Dennoch sind die Holländer zuversichtlich. Der Grund für das schrumpfende Endkundengeschäft liegt laut Richard Piekaar weniger im geringeren Absatz, sondern im Preiszerfall: «Wir verkaufen mehr portable Geräte denn je, aber die Preise sind massiv gesunken.» Der durchschnittliche Verkaufspreis dürfte auch in diesem Jahr weiter fallen, um etwa 15 Prozent. Während ein Navi im Jahr 2006 durchschnittlich 550 Franken kostete, zahlt man heute im Schnitt noch knapp die Hälfte. Einsteigermodelle gibt es ab 100 Franken. Mit kostenpflichtigen Diensten und Inhalten versuchen die Platzhirsche, diese Einbussen wettzumachen. So kosten bei TomTom die vierteljährlichen Karten-Updates rund 50 Franken im Jahr. Dazu kommen Echtzeit-Services wie das Wetter am Zielort, Radarfalleninfo, lokale Suche und Verkehrsinfodienste, insbesondere HD Traffic.

Neue Märkte in Nordafrika, Südamerika und Indien

Dieser TomTom-Service überträgt die Verkehrsdaten nicht über UKW, sondern per Mobilfunk, und nutzt für die Verkehrsinfos die Bewegungsdaten von Handynutzern: Bewegen sich in einer Zelle viele Handys kaum, ist dort vermutlich Stau. Gemäss der deutschen Stiftung Warentest liefert der Dienst genauere Infos als die älteren TMC und TMCpro und ist bei extremen Verkehrslagen auch deutlich wirkungsvoller. Mit 75 Franken im Jahr ist er teuer.

«Inhalt und Dienste sind ein stark wachsendes Business», so Piekaar. Das junge Geschäftsfeld beschert dem Unternehmen heute mit 88 Millionen Euro rund einen Viertel des gesamten Umsatzes; im Vorjahresquartal waren es 72 Millionen. Auch die Einnahmen mit Autoherstellern wie Fiat, Renault und Toyota konnte man im abgelaufenen Quartal fast verdoppeln. Und TomTom erschliesst neue Märkte in Nordafrika, Südamerika und Indien.

Die Ausweitung des Geschäfts auf eine breitere Basis als nur Hardware zeitigt Erfolg: TomTom konnte den Gewinn im letzten Quartal deutlich steigern, gegenüber dem Vorjahr um 69 Prozent auf 34 Millionen Euro; der Gesamtumsatz ging lediglich um zwei Prozent zurück.

Für die Zukunft glauben sich die Hersteller gut gerüstet: «Geräte- und Mobilfunklösungen werden weiterhin koexistieren.
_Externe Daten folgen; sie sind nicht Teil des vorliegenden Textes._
File: src/rtl/icache_pkg.sv
// Shared definitions for the direct-mapped instruction cache.
// Geometry, FSM encoding and fixed instruction constants.
package icache_pkg;

    localparam int NUM_SETS    = 8;
    localparam int BLOCK_WORDS = 4;
    localparam int INDEX_W     = $clog2(NUM_SETS);
    localparam int OFFSET_W    = 2;
    localparam int BLK_W       = 28;
    localparam int TAG_W       = BLK_W - INDEX_W;
    localparam int LINE_W      = 32 * BLOCK_WORDS;

    localparam logic [31:0] NOP_INSTR     = 32'h00000013;
    localparam logic [31:0] NO_FETCH_ADDR = 32'hFFFFFFFC;

    typedef enum logic [1:0] {
        IDLE     = 2'd0,
        MEM_READ = 2'd1,
        UPDATE   = 2'd2
    } state_e;

endpackage

File: src/rtl/icache_line_store.sv
// Valid/tag/data arrays for the instruction cache.
// Combinational read port, synchronous write port, async valid clear.
module icache_line_store
    import icache_pkg::*;
(
    input  logic                clock,
    input  logic                reset,
    input  logic [INDEX_W-1:0]  rd_index_i,
    output logic                rd_valid_o,
    output logic [TAG_W-1:0]    rd_tag_o,
    output logic [LINE_W-1:0]   rd_data_o,
    input  logic                we_i,
    input  logic [INDEX_W-1:0]  wr_index_i,
    input  logic [TAG_W-1:0]    wr_tag_i,
    input  logic [LINE_W-1:0]   wr_data_i
);

    logic [NUM_SETS-1:0] valid_q;
    logic [TAG_W-1:0]    tag_q  [NUM_SETS];
    logic [LINE_W-1:0]   data_q [NUM_SETS];

    // Valid bits: cleared asynchronously, set when a line is filled
    always_ff @(posedge clock or posedge reset) begin
        if (reset) begin
            valid_q <= '0;
        end else if (we_i) begin
            valid_q[wr_index_i] <= 1'b1;
        end
    end

    // Tag and data arrays are never cleared; valid gates their use
    always_ff @(posedge clock) begin
        if (we_i) begin
            tag_q[wr_index_i]  <= wr_tag_i;
            data_q[wr_index_i] <= wr_data_i;
        end
    end

    assign rd_valid_o = valid_q[rd_index_i];
    assign rd_tag_o   = tag_q[rd_index_i];
    assign rd_data_o  = data_q[rd_index_i];

endmodule

File: src/rtl/instruction_cache_dm.sv
// Direct-mapped read-only instruction cache with single-line refill.
// Hits return in the same cycle; misses stall fetch via busywait.
module instruction_cache_dm
    import icache_pkg::*;
(
    input  logic                clock,
    input  logic                reset,
    input  logic [31:0]         address,
    output logic [31:0]         instruction,
    output logic                busywait,
    output logic                mem_read,
    output logic [BLK_W-1:0]    mem_address,
    input  logic [LINE_W-1:0]   mem_readdata,
    input  logic                mem_busywait
);

    state_e              state_q, state_d;
    logic [BLK_W-1:0]    miss_blk_q;
    logic [LINE_W-1:0]   fill_q;

    logic [TAG_W-1:0]    cur_tag;
    logic [INDEX_W-1:0]  cur_index;
    logic [OFFSET_W-1:0] cur_offset;
    logic                rd_valid;
    logic [TAG_W-1:0]    rd_tag;
    logic [LINE_W-1:0]   rd_data;
    logic                no_fetch;
    logic                hit;
    logic                miss;
    logic                line_we;
    logic                unused_addr;

    assign cur_tag     = address[31:4+INDEX_W];
    assign cur_index   = address[4+INDEX_W-1:4];
    assign cur_offset  = address[3:2];
    assign unused_addr = ^address[1:0];

    assign no_fetch = (address == NO_FETCH_ADDR);
    assign hit      = rd_valid && (rd_tag == cur_tag);
    assign miss     = (state_q == IDLE) && !no_fetch && !hit;
    assign line_we  = (state_q == UPDATE);

    icache_line_store u_store (
        .clock      (clock),
        .reset      (reset),
        .rd_index_i (cur_index),
        .rd_valid_o (rd_valid),
        .rd_tag_o   (rd_tag),
        .rd_data_o  (rd_data),
        .we_i       (line_we),
        .wr_index_i (miss_blk_q[INDEX_W-1:0]),
        .wr_tag_i   (miss_blk_q[BLK_W-1:INDEX_W]),
        .wr_data_i  (fill_q)
    );

    // FSM state register
    always_ff @(posedge clock or posedge reset) begin
        if (reset) begin
            state_q <= IDLE;
        end else begin
            state_q <= state_d;
        end
    end

    // Latch the missing block and capture the returned line
    always_ff @(posedge clock or posedge reset) begin
        if (reset) begin
            miss_blk_q <= '0;
            fill_q     <= '0;
        end else begin
            if (miss) begin
                miss_blk_q <= address[31:4];
            end
            if (state_q == MEM_READ && !mem_busywait) begin
                fill_q <= mem_readdata;
            end
        end
    end

    // Next-state and output decode
    always_comb begin
        state_d     = state_q;
        busywait    = 1'b0;
        instruction = NOP_INSTR;
        mem_read    = 1'b0;
        mem_address = '0;
        unique case (state_q)
            IDLE: begin
                if (!no_fetch) begin
                    if (hit) begin
                        instruction = rd_data[{cur_offset, 5'b0} +: 32];
                    end else begin
                        busywait = 1'b1;
                        state_d  = MEM_READ;
                    end
                end
            end
            MEM_READ: begin
                busywait    = 1'b1;
                mem_read    = 1'b1;
                mem_address = miss_blk_q;
                if (!mem_busywait) begin
                    state_d = UPDATE;
                end
            end
            UPDATE: begin
                busywait = 1'b1;
                state_d  = IDLE;
            end
            default: begin
                state_d = IDLE;
            end
        endcase
    end

endmodule
File: config.mk
export PLATFORM = sky130hd
export DESIGN_NAME = instruction_cache_dm
export DESIGN_NICKNAME = d
export VERILOG_FILES = /design/src/rtl/icache_pkg.sv /design/src/rtl/icache_line_store.sv /design/src/rtl/instruction_cache_dm.sv
export SDC_FILE = /design/constraint.sdc
export NUM_CORES = 1
export LEC_CHECK = 0
export CAP_MARGIN = 10
export CORE_MARGIN = 2
export CORE_UTILIZATION = 40
export CTS_CLUSTER_SIZE = 30
export DETAILED_ROUTE_END_ITERATION = 12
export GPL_TIMING_DRIVEN = 0
export PLACE_DENSITY = 0.64
export REMOVE_ABC_BUFFERS = 1
export SLEW_MARGIN = 20
export SYNTH_ARGS = -nofsm -noshare
export SYNTH_HDL_FRONTEND = slang
export SYNTH_SLANG_ARGS = --single-unit
File: constraint.sdc
create_clock -name clock -period 11.1 [get_ports clock]
set_input_delay 1.665 -clock clock [delete_from_list [all_inputs] [get_ports clock]]
set_output_delay 1.665 -clock clock [all_outputs]
set_load 0.005 [all_outputs]
==> out/qor.csv <==
stage;metric;value;unit
floorplan;row cnt;133;
clock_tree;H-tree depth;4;
yosys;top cells by count, synth;edfxtp_1, mux4_2, dfrtp_1, mux2_2, mux2i_1;
clock_tree;clock latency on the worst-skew pair;780;ps
clock_tree;CTS Hold Bufs;0;
routing;per-cell routed wire length;25.9;um
routing;drt initial violations;2061;
placed_design;Inst Count DP;4290;
grt;antenna violations before repair;2;
clock_tree;CTS tree;done;
yosys;Compound-Gate Fraction of Synth Area;0.00447;
floorplan;boundary pin count;225;
yosys;Synth area leaders;edfxtp_1, mux4_2, dfrtp_1, mux2_2, mux2i_1;
sta;Clock Skew;20.3;ps
finish;ant diodes;0;
status;status;finished clean;
finish;Area growth syn-to-layout;20.7;%
setup_path;CP endpoint kind;output port;
floorplan;Initial Util;0.404;
setup_path;Startpoint Class;primary input;
sta;Slew @ Worst Pin;807;ps
grt;vias in the first global route;26700;
placed_design;PortBufs;224;
placed_design;GP Congestion;0.696;
routing;drt first pass iters;5;
min_path;HP Class;flip-flop to flip-flop;
pwr;Leak Pwr;21.0;nW
setup_path;R2R Path Start;u_store.tag_q[3][12]$_DFFE_PP_;
yosys;Syn Std Cell Area;53200;um^2
routing;Vias;24700;
yosys;mux cell area share after synthesis;0.199;
sta;fin crit period;8450;ps
yosys;Synth top area share;0.691;
floorplan;Die Wd;369;um
grt;Overall Global Routing Usage;0.176;
sta;fin crit share;0.762;
clock_tree;Clock Sinks;1390;
finish;post-route cell area;64200;um^2
clock_tree;post-cts sizing count;0;
finish;Post-Layout Cell Count;4554;
routing;DR vias/cell;5.42;
grt;Congestion Overflow GR;0;
pwr;Worst VDD drop;0.138;mV
floorplan;core area;132000;um^2
yosys;synthesized-area fraction occupied by and/or/nand/nor cells;0.0130;
yosys;sequential fraction of the synthesis area;0.769;
yosys;YS warnings;0;
yosys;ys flop type;edfxtp_1;
grt;largest net degree at the start of global routing;88;
clock_tree;post-CTS setup buffers;0;
finish;Nets;2846;
min_path;hold_sp;u_store.valid_q[7]$_DFFE_PP0P_;
yosys;post-synthesis async set-or-reset flop share;0.119;
floorplan;Die ar.;136000;um^2
yosys;fraction of the mapped netlist area in adder cells;0.000941;
setup_path;CP max FO;62;
grt;first-pass GRT wire length;175000;um
yosys;most frequent cell after synthesis;edfxtp_1;
setup_path;crit path from;address[4];
yosys;synthesized flop and latch total;1390;
floorplan;die height;369;um
routing;antenna viol nets, final;0;
pwr;Pwr per Cell Area;220;nW/um^2
clock_tree;CTS clk-pin slew, worst paths;60;ps
setup_path;Critical Path AT;6790;ps
clock_tree;clock root buffer;clkbuf_16;
run;Max Cap Viol;0;
sta;Max Freq;0.118;GHz
yosys;Post-synth EDFFs;1224;
yosys;Synth Area in XOR/XNOR;0.00297;
clock_tree;TritonCTS Buffers;142;
placed_design;dpl cell area;59600;um^2
sta;final setup fails;0;
sta;RSZ-0062 raised after global routing;false;
routing;DRC Markers;0;
clock_tree;Max clock buf depth;3;
yosys;post-synth top area cell;edfxtp_1;
setup_path;Required @ worst endpoint;9440;ps
yosys;Mapped Cells;2290;
sta;Slew Viols, Final;0;
setup_path;Crit Path Class;primary input to output port;
placed_design;HPWL after DPL;73600;um
yosys;Netlist cell types;42;
yosys;syn avg cell area;23.2;um^2
finish;share of cells above drive strength 1;0.317;
sta;Fin. Hold Viols;0;
routing;WL final;118000;um
sta;worst rel slew slack;0.458;
yosys;largest family of logic cells by synthesized area;multiplexers;
## cell usage in the layout (no fill, tap or decap), drive strengths merged, types with 2 or more instances in the layout
| cell type | Yosys | layout |
|---|---|---|
| edfxtp | 1224 | 1224 |
| mux4 | 354 | 354 |
| clkdlybuf4s50 | 0 | 219 |
| clkbuf | 57 | 203 |
| dfrtp | 166 | 166 |
| mux2 | 164 | 164 |
| buf | 59 | 142 |
| mux2i | 75 | 75 |
| clkinv | 0 | 43 |
| nor2 | 38 | 38 |
| and2 | 30 | 30 |
| inv | 6 | 16 |
| xor2 | 12 | 12 |
| nand2 | 11 | 11 |
| nand4 | 9 | 9 |
| or2 | 8 | 8 |
| nand2b | 7 | 7 |
| o21ai | 7 | 7 |
| bufinv | 0 | 7 |
| xnor2 | 6 | 6 |
| nor4 | 6 | 6 |
| a22oi | 5 | 5 |
| nor2b | 5 | 5 |
| a22o | 5 | 5 |
| o22ai | 4 | 4 |
| or3 | 4 | 4 |
| ha | 4 | 4 |
| a21oi | 3 | 3 |
| a211o | 3 | 3 |
| nand3 | 3 | 3 |
| nor3 | 2 | 2 |
| and3 | 2 | 2 |
| a221oi | 2 | 2 |
## where the power goes
part | switching [W] | internal [W] | leakage [nW]
clock network | 0.00195 | 0.00267 | 2.23
registers | 0.000712 | 0.00703 | 13.0
logic | 0.000798 | 0.000938 | 5.78
total | 0.00346 | 0.0106 | 21.0
## path summary, 6_finish.rpt
check	to	slack [ps]	depth (start not counted)
min	u_store.valid_q[7]$_DFFE_PP0P_	460	1
min reg2reg	u_store.valid_q[7]$_DFFE_PP0P_	460	1
max in group asynchronous	miss_blk_q[27]$_DFFE_PP0P_	8980	3
min in group asynchronous	fill_q[76]$_DFFE_PP0P_	1290	2
max	instruction[3]	2650	12
max reg2reg	miss_blk_q[7]$_DFFE_PP0P_	7350	9
## area by class of cell
cell class                      instances  area, um^2
Tap cell                             1755        2200
Fill cell                           10400       67500
Timing Repair Buffer                  361        4700
Clock buffer                          203        3970
Multi-Input combinational cell        778       11800
Inverter                                6        30.0
Sequential cell                      1390       40900
Clock inverter                         61         573
## critical path, cell delays in order
cell	delay (ps)
buf_8	450
buf_16	440
mux4_2	560
mux2i_1	170
xor2_1	230
o2111ai_1	180
nor4_1	570
nand4_1	380
or3b_4	690
buf_12	260
nor2_1	380
clkdlybuf4s50_1	600
## state kept, by name, summed over array words and instances (netlist names)
signal,flops
u_store.data_q,1024
u_store.tag_q,200
fill_q,128
miss_blk_q,28
u_store.valid_q,8
state_q,2
## per-layer routing
metal,GRT usage,part of all wire
met1,0.236,0.42
met2,0.283,0.49
met3,0.0369,0.061
met4,0.0675,0.032
met5,0,0.00027
## logic make-up after synthesis
| group | count (synthesis) |
|---|---|
| compound gates | 34 |
| xor+xnor | 18 |
| fa+ha+maj | 4 |
| buf+inv | 122 |
| flops | 1390 |
| mux | 593 |
| simple gates | 129 |
## metrics by stage
stage / util / hold slack, ps / setup TNS, ps / setup WS [ps] / power, W
after floorplan: - / 434 / -252230 / -1050 / 0.00864
after global placement: 0.434 / 446 / - / -16710 / 0.00980
after detailed placement: 0.453 / 448 / 0 / 2480 / 0.00963
after CTS: 0.487 / 462 / 0 / 2450 / 0.0143
after global routing: 0.487 / 490 / 0 / 2260 / 0.0147
final: 0.487 / 461 / 0 / 2650 / 0.0141
Power figures use the tool's default switching activity.
==> patch 1: new RTL, config.mk and constraints unchanged <==
The 3 states of `state_e` get a one-hot encoding in 3 bits.
--- a/src/rtl/icache_pkg.sv
+++ b/src/rtl/icache_pkg.sv
@@ -14,8 +14,8 @@
     localparam logic [31:0] NO_FETCH_ADDR = 32'hFFFFFFFC;
 
-    typedef enum logic [1:0] {
-        IDLE     = 2'd0,
-        MEM_READ = 2'd1,
-        UPDATE   = 2'd2
+    typedef enum logic [2:0] {
+        IDLE     = 3'b001,
+        MEM_READ = 3'b010,
+        UPDATE   = 3'b100
     } state_e;
 
Function: same outputs for any inputs over 4 cycles, from zero or initial values and one cycle with reset high; so few cycles prove little.
==> patch 1 against the unedited design <==
- worst setup slack improved by 0.26 ns
- power shrank 5.0%
- clock skew increased by 0.0060 ns
- synthesized area up 0.40%
- final area is 0.75% higher
- non-clock buffer count is 8 higher
- sequential cell count is 1 higher
- global-route usage rose by 0.12 points
- wire length rose by 1.4%
- largest power group unchanged
- highest routed layer is now met4
==> patch 1: results (changes against the unedited design) <==
mux cell area share after synthesis - 0.198 (-0.000408)
uppermost layer routed - met4
Mapped Cells - 2288 (-0.087%)
met2 global-route usage - 0.298 (+0.0148)
top area cells in the synthesized netlist - edfxtp_1 69%, mux4_2 14%, dfrtp_1 7.8%
Leak - 21.4 nW (+1.7%)
Seq/Total Area, Yosys - 0.767 (-0.00254)
CTS buffer count - 143 (+0.70%)
Post-CTS Resized - 0 (unchanged)
WL/cell - 26.1 um (+0.95%)
crit path DAT - 6.53 ns (-0.26 ns)
first-pass GRT wire length - 176000 um (+0.71%)
GP Congestion - 0.696 (about the same)
skew final - 0.0263 ns (+0.00602 ns)
largest net degree at the start of global routing - 84 (-4.5%)
Area after DPL - 59900 sq um (+0.47%)
Slew @ Worst Pin - 0.890 ns (+0.0834 ns)
routed length on met2 - 60900 um (+6.2%)
share of cells above drive strength 1 - 0.316 (-0.000564)
Root Buffer Master - clkbuf_16
crit-path max FO - 56 (-9.7%)
Max IR drop VDD - 0.123 mV (-11%)
M1 GR Usage - 0.236 (-0.000309)
largest registers - u_store.data_q (1024), u_store.tag_q (200), fill_q (128)
Met1 Wirelength - 50000 um (+0.66%)
Via density - 5.41 (-0.24%)
EDFF count, synth - 1224 (unchanged)
first-pass detailed-route iteration total - 5 (unchanged)
Max clock buf depth - 3 (unchanged)
Post-synth top cells - 1224 x edfxtp_1, 340 x mux4_2, 166 x dfrtp_1
cell depth of the worst flop-to-flop path - 10 (+1)
Synth Area in XOR/XNOR - 0.00427 (+0.00130)
initial antenna violation count - 5 (+3)
nets - 2848 (+0.070%)
WS Path Type - input port to primary output
Global Route met3 Usage - 0.0307 (-0.00621)
vias in the first global route - 26.3k (-1.7%)
Setup WS pre-CTS - 2.79 ns (+0.307 ns)
DP HPWL - 76700 um (+4.1%)
CTS HTree Levels - 4 (unchanged)
Inst Count DP - 4308 (+0.42%)
gr usage total - 0.177 (+0.00117)
clock slew at reported path FFs - 0.06 ns (about the same)
Yosys cell types - 43 (+2.4%)
status - finished clean
Async S/R FF share, synth - 0.120 (+0.000633)
wire length on met3 - 6290 um (-12%)
detailed-route via count - 24.7k (+0.20%)
Adder-Cell Fraction of Synth Area - 0 (-0.000941)
initial drt markers - 2036 (-1.2%)
Compound-Gate Fraction of Synth Area - 0.00476 (+0.000287)
==> patch 1: final cells by class <==
cell class              instances  area (sq um)
well taps                    1768          2210
fillers                     10500         68300
diodes                          2          5.00
repair buffers                369          4890
inverters                       1          11.3
flip-flops and latches       1391         40900
clock inverters                72           831
clock buffers                 192          3900
multi-input cells             779         11800
==> patch 1: critical path: stages <==
cell and delay, ns:
buf_8 0.35, buf_16 0.34, buf_16 0.34, buf_16 0.33, mux4_2 0.54, mux2i_1 0.19, xor2_1 0.26, nand4_1 0.16
nor3_2 0.35, nand3_4 0.47, buf_16 0.38, nor2_1 0.33, clkdlybuf4s50_1 0.59
==> patch 1: worst paths after layout <==
check,start,to,slack [ns]
setup reg to reg,state_q[1]$_DFFE_PP0P_,u_store.data_q[0][37]$_DFFE_PP_,7.76
setup / recovery,address[4],instruction[10],2.91
hold / removal,u_store.valid_q[6]$_DFFE_PP0P_,u_store.valid_q[6]$_DFFE_PP0P_,0.47
max in group asynchronous,reset,fill_q[65]$_DFFE_PP0P_,9.05
min in group asynchronous,reset,fill_q[86]$_DFFE_PP0P_,1.24
hold reg to reg,u_store.valid_q[6]$_DFFE_PP0P_,u_store.valid_q[6]$_DFFE_PP0P_,0.47
==> patch 1: power breakdown <==
part           total, W  internal (W)  leakage (nW)  switching [W]
Clock           0.00476       0.00276          2.29        0.00201
Combinational   0.00122      0.000716          6.04       0.000502
Sequential      0.00742       0.00676          13.0       0.000662
==> patch 1: cells by family after synthesis <==
family,count (synthesis)
AOI/OAI and AO/OA,31
DFF,1391
xor gates and xnor gates,26
buffers and inverters,118
and+or+nand+nor,130
muxes,592
==> patch 2: new RTL, config.mk and constraints unchanged <==
Without the edit above. Make the reset (`reset`) synchronous in 3 clocked blocks. Comments in the files are not updated.
--- a/src/rtl/icache_line_store.sv
+++ b/src/rtl/icache_line_store.sv
@@ -21,5 +21,5 @@
 
     // Valid bits: cleared asynchronously, set when a line is filled
-    always_ff @(posedge clock or posedge reset) begin
+    always_ff @(posedge clock) begin
         if (reset) begin
             valid_q <= '0;
--- a/src/rtl/instruction_cache_dm.sv
+++ b/src/rtl/instruction_cache_dm.sv
@@ -55,5 +55,5 @@
 
     // FSM state register
-    always_ff @(posedge clock or posedge reset) begin
+    always_ff @(posedge clock) begin
         if (reset) begin
             state_q <= IDLE;
@@ -64,5 +64,5 @@
 
     // Latch the missing block and capture the returned line
-    always_ff @(posedge clock or posedge reset) begin
+    always_ff @(posedge clock) begin
         if (reset) begin
             miss_blk_q <= '0;
Behaviour: differs if reset is asserted again (counterexample within 4 cycles, from zero or initial values and one cycle with reset high); with reset held inactive, the same outputs for 4 cycles.
==> patch 2 against the unedited design <==
- global-route usage increased by 0.19 points
- cell count is 6.5% higher
- synthesized area is 0.80% lower
- register-to-register slack gained 0.36 ns
- count of clock-buffer cells in the layout fell by 10
- die area is 0.79% lower
- first-iteration DRC count grew 4.5%
- wire length grew 1.8%
- fmax fell by 0.22%
- sequential cell count unchanged
- final area shrank 0.38%
- worst setup slack got worse by 0.019 ns
- critical path depth increased by 1
- critical endpoint is now instruction[14]
- highest routed layer is now met4
Power is not compared: it rests on default switching activity, and its combinational part moved more than twofold at a synthesized area within 25%.
==> patch 2: results (changes against the unedited design) <==
Root Buffer Master - clkbuf_16
Async S/R FF share, synth - 0 (-0.119)
worst relative slew slack - 0.467 (+0.00911)
crit path DAT - 6.81 ns (+0.02 ns)
Fillers - 10.7k (+2.4%)
Worst path max stage delay - 0.65 ns (-0.04 ns)
vias in the first global route - 27.8k (+4.0%)
GP Congestion - 0.718 (+3.2%)
Yosys cell types - 46 (+9.5%)
share of cells above drive strength 1 - 0.240 (-0.0766)
status - finished clean
first-pass GRT wire length - 178000 um (+2.1%)
initial drt markers - 2154 (+4.5%)
gr usage total - 0.178 (+0.00186)
skew final - 0.0262 ns (+0.00598 ns)
post-route design area - 63900 sq um (-0.38%)
crit-path max FO - 80 (+29%)
Worst-Skew Late Latency - 0.74 ns (-0.04 ns)
initial antenna violation count - 0 (-2)
largest net degree at the start of global routing - 81 (-8.0%)
Area after DPL - 59200 sq um (-0.67%)
Sw Ratio - 0.207
DP HPWL - 76000 um (+3.2%)
top cell family by delay on the critical path - buffers and inverters
Post-synth top cells - 1224 x edfxtp_1, 354 x mux4_2, 265 x nand2_1
Via density - 5.33 (-1.7%)
top area cells in the synthesized netlist - edfxtp_1 70%, mux4_2 15%, dfxtp_1 6.3%
WL/cell - 24.7 um (-4.5%)
CP max-delay cell - nor4_2
CTS buffer count - 145 (+2.1%)
Post CTS Setup Buffer Count - 0 (unchanged)
EDFF count, synth - 1224 (unchanged)
-- patch 2: worst paths after layout --
kind,startpoint,endpoint,slack [ns],depth (start not counted)
worst max-delay path,address[5],instruction[14],2.63,13
worst min-delay path,u_store.valid_q[1]$_SDFFE_PP0P_,u_store.valid_q[1]$_SDFFE_PP0P_,0.47,2
worst min register to register,u_store.valid_q[1]$_SDFFE_PP0P_,u_store.valid_q[1]$_SDFFE_PP0P_,0.47,2
worst max register to register,state_q[0]$_SDFFE_PP0P_,u_store.data_q[0][108]$_DFFE_PP_,7.71,13
-- patch 2: cells by family after synthesis --
family / Yosys count / share of synthesized area
flip-flops: 1390 / 0.760
multiplexers: 464 / 0.172
adder cells (fa/ha/maj): 4 / 0.000949
AND/OR/NAND/NOR: 422 / 0.0339
buffers and inverters: 152 / 0.0128
AO/OA/AOI/OAI: 165 / 0.0171
XOR/XNOR: 17 / 0.00282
Wir haben für alle Nutzergruppen ein passendes Produkt», heisst es bei Navigon. Laut Piekaar von TomTom wird in 20 Jahren in jedem Auto ein Navigationsgerät eingebaut sein, und auch jedes Handy werde navigieren können. «Wir können nur gewinnen.» Das Saugnapf-Navi hingegen könnte zum Nischenprodukt mutieren.